ステータ57は、ヨーク軸にコイルを巻付け、車体2から供給される電力をコイルに通電して電磁石を構成し、ヨーク軸が筒体の中心から放射状にフランジ55,56間に配置される。ヨーク軸の端面は、後述のロータ67の間に適当な距離離間するように、フランジ外周面55a,56aから突出する。筒体54の内周面54aには、筒体54の中心方向に突出し、筒体54の軸方向に延長する凸状キー58が対面するように形成される。また、各フランジ外周面55a,56aには、ベアリング60,61の内周面60a,61aが嵌装される。
ベアリング60,61には、例えば、スラスト,ラジアルの力を支持することができるベアリングが用いられる。ベアリング外周面60b,61bには、アジャストリング52が嵌装される。
また、アッパーリング51の上側のフランジ55の上面は、車体2と当接する当接面55bが形成され、フランジ外周面55aに嵌挿されたベアリング60よりも上側に突出し、当該当接面55bには、懸架装置1を車体2に固定する固定ボルト59が車体2のアッパーサポート6に形成された取付孔と対応する本数,位置に複数本突設される。
【0014】
アジャストリング52は、アッパーリング51よりも大径かつ車高の調整範囲を設定する厚さの環状の円筒体63を基体とし、円筒体63の内周面63aには円筒中心方向に円形に突出する円板部64,65が形成され、円板部64,65の内周面はそれぞれアッパーリング51のベアリング外周面60b,61bに嵌合する。
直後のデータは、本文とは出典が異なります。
### src/rtl/riscv_mem_pkg.sv
// Shared definitions for the instruction-memory side of the core.
// Holds the loader FSM state encoding and the default memory geometry.
package riscv_mem_pkg;

  typedef enum logic [1:0] {
    StIdle  = 2'd0,
    StLoad  = 2'd1,
    StCheck = 2'd2,
    StDone  = 2'd3
  } loader_state_e;

  localparam int unsigned MemBytesDefault = 16;
  localparam logic [63:0] BaseAddrDefault = 64'h0;

endpackage
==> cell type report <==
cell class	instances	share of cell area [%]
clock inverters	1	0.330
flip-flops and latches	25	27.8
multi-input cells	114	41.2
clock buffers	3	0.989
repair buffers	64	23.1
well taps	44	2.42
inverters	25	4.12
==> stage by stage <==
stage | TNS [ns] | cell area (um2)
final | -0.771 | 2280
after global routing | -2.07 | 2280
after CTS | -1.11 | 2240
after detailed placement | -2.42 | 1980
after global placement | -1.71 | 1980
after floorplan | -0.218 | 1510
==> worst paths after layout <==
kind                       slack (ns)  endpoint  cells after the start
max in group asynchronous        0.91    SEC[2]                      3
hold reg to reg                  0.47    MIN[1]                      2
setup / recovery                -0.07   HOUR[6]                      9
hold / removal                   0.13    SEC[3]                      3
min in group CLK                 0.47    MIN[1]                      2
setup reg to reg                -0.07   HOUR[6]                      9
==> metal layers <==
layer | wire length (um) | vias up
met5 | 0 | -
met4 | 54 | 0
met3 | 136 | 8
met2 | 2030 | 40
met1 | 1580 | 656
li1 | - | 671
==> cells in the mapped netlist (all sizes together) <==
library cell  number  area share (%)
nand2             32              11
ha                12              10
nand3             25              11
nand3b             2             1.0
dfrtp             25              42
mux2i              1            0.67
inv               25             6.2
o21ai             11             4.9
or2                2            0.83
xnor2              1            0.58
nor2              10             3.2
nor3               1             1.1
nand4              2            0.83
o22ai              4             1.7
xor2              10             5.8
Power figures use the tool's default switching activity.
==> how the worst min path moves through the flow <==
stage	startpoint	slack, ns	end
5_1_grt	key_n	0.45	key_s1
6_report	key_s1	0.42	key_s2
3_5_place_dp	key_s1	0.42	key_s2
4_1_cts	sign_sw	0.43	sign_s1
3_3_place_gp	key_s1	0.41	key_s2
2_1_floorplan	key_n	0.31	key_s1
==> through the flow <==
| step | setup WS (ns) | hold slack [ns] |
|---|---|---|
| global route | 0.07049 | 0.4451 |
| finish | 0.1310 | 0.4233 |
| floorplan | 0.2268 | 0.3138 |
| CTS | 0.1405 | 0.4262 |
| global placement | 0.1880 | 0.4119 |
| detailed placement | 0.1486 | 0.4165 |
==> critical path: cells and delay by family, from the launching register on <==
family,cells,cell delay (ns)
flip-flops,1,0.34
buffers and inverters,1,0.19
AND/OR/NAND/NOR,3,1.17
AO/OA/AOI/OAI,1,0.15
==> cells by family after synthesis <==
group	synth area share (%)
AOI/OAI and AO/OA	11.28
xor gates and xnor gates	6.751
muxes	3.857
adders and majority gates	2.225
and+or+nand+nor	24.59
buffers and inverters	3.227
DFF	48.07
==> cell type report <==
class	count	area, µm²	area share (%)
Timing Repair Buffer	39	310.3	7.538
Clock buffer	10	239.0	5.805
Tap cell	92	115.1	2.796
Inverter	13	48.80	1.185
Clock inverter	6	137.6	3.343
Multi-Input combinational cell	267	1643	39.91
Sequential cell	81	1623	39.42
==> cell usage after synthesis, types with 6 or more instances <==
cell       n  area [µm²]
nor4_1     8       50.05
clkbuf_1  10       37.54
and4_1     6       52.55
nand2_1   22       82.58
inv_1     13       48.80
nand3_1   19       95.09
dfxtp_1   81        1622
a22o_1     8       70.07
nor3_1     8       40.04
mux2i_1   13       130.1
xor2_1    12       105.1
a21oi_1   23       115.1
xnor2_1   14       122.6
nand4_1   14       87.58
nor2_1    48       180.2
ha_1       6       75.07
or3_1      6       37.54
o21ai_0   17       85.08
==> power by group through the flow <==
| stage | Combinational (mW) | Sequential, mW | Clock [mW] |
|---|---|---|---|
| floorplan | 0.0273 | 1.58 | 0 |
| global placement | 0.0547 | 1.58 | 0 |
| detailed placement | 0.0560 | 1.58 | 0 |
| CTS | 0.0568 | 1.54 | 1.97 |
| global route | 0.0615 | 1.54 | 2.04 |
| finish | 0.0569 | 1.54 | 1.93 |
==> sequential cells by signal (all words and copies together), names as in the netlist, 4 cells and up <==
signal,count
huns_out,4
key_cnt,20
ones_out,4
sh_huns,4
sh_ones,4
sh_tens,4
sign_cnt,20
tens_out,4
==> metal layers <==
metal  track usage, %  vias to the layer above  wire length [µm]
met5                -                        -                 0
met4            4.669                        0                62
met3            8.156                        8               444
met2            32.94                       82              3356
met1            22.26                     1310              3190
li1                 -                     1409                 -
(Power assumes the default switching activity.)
円板部64,65の間には、ロータ67としての永久磁石が円筒体63の内周面63aに沿って磁極を交互に入れ替えた状態で環状に固定される。さらに、円筒体63の内周面63aの下側には、延長方向に沿ってボールネジ機構を構成するための螺旋状のボール溝66が形成される。上記構成によれば、ステータ57とロータ67とによりアウターロータモータを構成し、アッパーリング51の複数のステータ57に車体2から電力を供給してステータ57を励磁することにより、アジャストリング52がロータ67とともにアッパーリング51の周りを回転する。
【0015】
また、図2(a)に示すように、ロアーリング53は、アジャストリング52よりも小径な円板体69を基体とし、円板体69の中心には、円板体69を上下に貫通する筒部70と外周側69aには円環部71とが形成される。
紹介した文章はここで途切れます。